自分の思いや考えを生き生きと述べる力をつけるためにはどうしたらよいか、考えてみましょう。まず、進んで自己開示をすることです。自分がどんな人間で、どんなことを考えているかを人に伝えることで、お互いの関係が深まります。また、自分の考えを整理することもできます。その際、重要なのがアサーティブな対応の仕方を身に付けるということです。
最初に、アサーティブな対応に関してアサーション権についてふれておきましょう。
- 私たちは誰からも尊敬され、大切にしてもらう権利がある。
- 私たちは誰もが他人の期待に応えるかどうかなど、自分の行動を決め、それを表現し、その結果について責任を持つ権利がある。
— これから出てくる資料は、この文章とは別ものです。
==> flow/design.v <==
module pwmblink(
    input  logic clk,
    input  logic rst,
    output logic RGB_R,
    output logic RGB_B,
    output logic RGB_G
);
    parameter CLKMAX = 12000000;  
    logic [31:0] counter;
    logic [8:0] x;  
    logic [7:0] sharktooth;  
    logic [7:0] red;
    logic [7:0] green;
    logic [7:0] blue;
    always_ff @(posedge clk) begin
        if (rst) begin
            counter <= 0;
            x <= 0;
            sharktooth <= 0;
        end else begin
        if (counter >= CLKMAX/360) begin
            counter <= 0;
            if (x >= 359) begin
                x <= 0;
            end
            else begin
                x <= x + 1;
            end
            end
        else begin
            counter <= counter + 1;
        end
        sharktooth <= sharktooth + 1;
        end
    end
    always_comb begin
        if(x < 60) begin
            green = 255*x/60;
            blue = 0;
            red  = 255;
        end else if (x < 120) begin
            green = 255;
            blue = 0;
            red  = 255 - 255*(x-60)/60;
        end else if (x < 180) begin
            green = 255;
            blue = 255*(x-120)/60;
            red  = 0;
        end else if (x < 240) begin
            green = 255 - 255*(x-180)/60;
            blue = 255;
            red  = 0;
        end else if (x < 300) begin
            green = 0;
            blue = 255;
            red  = 255*(x-240)/60;
        end else begin
            green = 0;
            blue = 255 - 255*(x-300)/60;
            red  = 255;
        end
    end
    assign {RGB_R, RGB_G, RGB_B} = {sharktooth < red, sharktooth < green, sharktooth < blue};
endmodule
Settings: LEC_CHECK=0, ABC_AREA=0, CAP_MARGIN=5, CELL_PAD_IN_SITES_GLOBAL_PLACEMENT=2, CORE_MARGIN=7, CORE_UTILIZATION=19, CTS_CLUSTER_DIAMETER=198, CTS_CLUSTER_SIZE=98, PLACE_DENSITY_LB_ADDON=0.06, SETUP_SLACK_MARGIN=-1.91, SLEW_MARGIN=20, TNS_END_PERCENT=20; clock period 40.0 ns.
run.sh (not shown) runs the stock make flow with config.mk's settings and CLKGATE_MAP_FILE=.
==> next run, changes <==
- ABC_AREA: 0 -> not set
- CAP_MARGIN: 5 -> 20
- CELL_PAD_IN_SITES_GLOBAL_PLACEMENT: 2 -> not set
- CORE_MARGIN: 7 -> 2
- CORE_UTILIZATION: 19 -> 40
- CTS_CLUSTER_DIAMETER: 198 -> not set
- CTS_CLUSTER_SIZE: 98 -> not set
- PLACE_DENSITY_LB_ADDON: 0.06 -> not set
- SETUP_SLACK_MARGIN: -1.91 -> not set
- TNS_END_PERCENT: 20 -> not set
Synthesized cell count is unchanged.
Cell count came out lower by 19%.
Design area is lower by 4.5%.
Core utilization came out higher by 22 points.
Worst hold slack stays flat.
Maximum frequency increases by 1.9%.
Non-clock buffer count falls by 9.
Total power drops by 6.0%.
Setup slack improves by 0.46 ns.
Count of clock-buffer cells in the layout falls by 1.
==> next run, changes <==
- clock period: 40.0 -> 24.2 ns (I/O delays scaled with it)
The changed run produced a clean layout.
Final cell count stays flat.
Wire length grows slightly.
Power grows by well over a third.
Synthesized cell count stays the same.
Register-to-register slack loses 16 ns.
==> next run, changes <==
- CAP_MARGIN: 20 -> 5
- CORE_UTILIZATION: 40 -> 67
- CTS_CLUSTER_DIAMETER: not set -> 351
- clock period: 24.2 -> 15.1 ns (I/O delays scaled with it)
The new run finished but fails on negative setup slack.
Design area is higher by 23%.
Sequential cell count does not change.
Clock power is higher by 120%.
Hold slack improves by 0.095 ns.
Routed wire length is higher by 29%.
Register-to-register slack degrades by 9.5 ns.
Area after synthesis does not change.
Clock-buffer cell count is lower by 1.
Die size is lower by 40%.
Critical path depth is higher by 4.
Power is higher by 140%.
==> next run, changes <==
- CORE_UTILIZATION: 67 -> 68
- CTS_CLUSTER_DIAMETER: 351 -> 43
- MAX_ROUTING_LAYER: not set -> met4
- clock period: 15.1 -> 13.8 ns (I/O delays scaled with it)
Outcome:
- With this change the flow ended with an error in global routing (5_1_grt)
- die size falls by 1.4%
- synthesized area does not change
- synthesized cell count is unchanged

========
// pwmblink: RTL as listed in full above, without the edits since
make LEC_CHECK=0 CAP_MARGIN=20 CORE_MARGIN=2 CORE_UTILIZATION=70 CTS_CLUSTER_DIAMETER=324 CTS_CLUSTER_SIZE=32 HOLD_SLACK_MARGIN=0.29 MAX_ROUTING_LAYER=met4 SETUP_SLACK_MARGIN=4.54 SLEW_MARGIN=20 finish   # period 31.8 ns
The starting point passed the timing, DRC and antenna checks.
Change:
CORE_UTILIZATION = 72   (was 70)
CTS_CLUSTER_DIAMETER = not set   (was 324)
CTS_CLUSTER_SIZE = not set   (was 32)
HOLD_SLACK_MARGIN = not set   (was 0.29)
MAX_ROUTING_LAYER = not set   (was met4)
SETUP_SLACK_MARGIN = not set   (was 4.54)
clock period = 13.8 ns   (was 31.8 ns; I/O delays follow)
Outcome: With this change the flow failed in clock tree synthesis (4_1_cts) with DPL-0033. Die size fell by a few percent. Synthesized area does not change. Synthesized cell count does not change.

========
RTL: the design.v shown in full above, as it stands there.
Settings: LEC_CHECK=0, CAP_MARGIN=5, CORE_MARGIN=2, CORE_UTILIZATION=67, CTS_CLUSTER_DIAMETER=351, CTS_CLUSTER_SIZE=70, SETUP_SLACK_MARGIN=-0.54, SLEW_MARGIN=20; clock period 15.1 ns.
The baseline produced a layout that fails on negative setup slack.
==> next run, changes <==
Settings changed: CORE_UTILIZATION 67 to 68, CTS_CLUSTER_DIAMETER 351 to 341, CTS_CLUSTER_SIZE 70 to not set, SETUP_SLACK_MARGIN -0.54 to not set.
Clock period 15.1 ns to 13.8 ns, I/O delays scaled along.
What happened: Now the flow ended with an error in global routing (5_1_grt); synthesized cell count does not change; die area came out lower by about 1.4%; area after synthesis is unchanged.

========
Setup of job 8628:
Starts from the design.v that is shown in full above.
clock: 13.5 ns
lec_check: 0
abc_area: 1
cap_margin: 20
core_margin: 2
core_utilization: 68
cts_cluster_size: 97
place_density: 0.38
slew_margin: 20
Job 8628 completed end to end; final checks failed (negative setup slack).
Input changes introduced in job 5987 (baseline for comparison: job 8628):
- a deleted CTS_CLUSTER_SIZE that had been 97
- a change of CORE_UTILIZATION from 68 to 64
- a deleted PLACE_DENSITY that had been 0.38
- a change of the clock period (ns, I/O delays scaled along) from 13.5 to 34.8
[summary]
Summary of job 8628 and job 5987: one run falls short of a clean finish, namely job 8628.
Job 5987: number of cells after detailed placement about 5% below job 8628
The run showing the greater area taken by flip-flops and latches is job 8628.
Against job 8628, job 5987 comes in 235 lower on non-clock buffer instance count of the final layout.
Input-level comparison between job 2554 and job 5987:
- setting CTS_CLUSTER_SIZE to 10 for the first time
- setting PLACE_DENSITY to 0.42 for the first time
- changing CORE_UTILIZATION from 64 to 72
Notes after the runs:
- From job 2554 to job 5987, overflow left after global routing did not move at all.
- Every stage of the flow completed for job 2554, and the final layout passed the timing, DRC and antenna checks.
- Synthesized instance count: job 2554 vs job 5987 identical
- Job 5987 -> job 2554: vias per cell increased by a few percent
- Job 5987 → job 2554: final critical path time including I/O delays and setup fell 0.075 ns, clock tree cell share of total cell area has remained practically unchanged, clock latency at the later pin of the worst-skew pair about even.
Relative to job 2554, the following input files were edited for job 9234:
- CORE_UTILIZATION: 72 -> 68
- ABC_AREA: 1 -> unset
- CTS_CLUSTER_SIZE: 10 -> unset
- PLACE_DENSITY: 0.42 -> unset
- the clock period (ns, I/O delays scaled along): 34.8 -> 24.2
Results
Yosys synthesis chip area: job 9234 vs job 2554, no meaningful difference. Of the two values seen for capturing element of the worst setup path, RGB_R was produced by job 9234 and RGB_G by job 2554. Per the comparison of job 9234 with job 2554, total of fill cells in the finished design saw an increase; worst setup slack saw a decrease; layout-stage area growth over the synthesis result saw an increase; power saw an increase.

========
build 94:
// pwmblink: RTL as listed in full above, without the edits since
clock: 25.9 ns
lec_check: 0
abc_area: 1
cap_margin: 20
core_aspect_ratio: 0.64
core_margin: 2
core_utilization: 40
cts_cluster_diameter: 29
cts_cluster_size: 81
hold_slack_margin: 0.28
max_routing_layer: met4
min_routing_layer: met2
place_density: 0.58
slew_margin: 25
Build 94: flow completed, timing, DRC and antenna clean
Modified inputs, build 89 compared to build 94
- removing MAX_ROUTING_LAYER (formerly met4)
- removing HOLD_SLACK_MARGIN (formerly 0.28)
- removing PLACE_DENSITY (formerly 0.58)
- changing SLEW_MARGIN from 25 to 20
- changing CORE_UTILIZATION from 40 to 58
- removing CTS_CLUSTER_DIAMETER (formerly 29)
- setting SETUP_SLACK_MARGIN to 4.54 for the first time
- removing CORE_ASPECT_RATIO (formerly 0.64)
- removing CTS_CLUSTER_SIZE (formerly 81)
- removing ABC_AREA (formerly 1)
- removing MIN_ROUTING_LAYER (formerly met2)
- changing the clock period (ns, I/O delays scaled along) from 25.9 to 31.8
Results
- Sequential power share in build 89 vs build 94: up 0.6 points
- Against build 94, build 89 comes in 9 higher on non-clock buffer count.
- Build 89 against build 94: worst hold slack increased 5.0 ps; peak supply drop higher; slack of the worst reg-to-reg path up 6760 ps.
- Build 89 went all the way through the flow, and no timing, DRC or antenna check failed.
- Diff build 94 and build 89: global-route track usage on met2 higher in build 89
- 私たちは誰でも過ちを犯し、それに責任を持つ権利がある。
- 私たちには自己主張をしない権利もある
自己表現をするときに大事なことは、違いを大切にすることです。他人と違っているからこそ自分らしさがあるわけですし、違っていることによって、相手の心の中で何が起きるかは相手の自由です。また、ありのままの自分を見せ、本音で付き合うことも大切です。
人の行動を大まかに分けると次の三つになります。自分の自己表現タイプがどれに当たるのか知ることは、よりよい自己表現の仕方を身につけるのに役立ちます。
- 非主張的パターン:自分のことは後回しにして、いつも他人を優先し配慮する。
- 攻撃的パターン:他人の迷惑を省みず、自分の気持ちや欲求を押し通し、人を支配しようとする。
- 主張的パターン:欲求、考えを率直に表現しながらも、他人の権利を侵さず、自分の正当な権利を行使する。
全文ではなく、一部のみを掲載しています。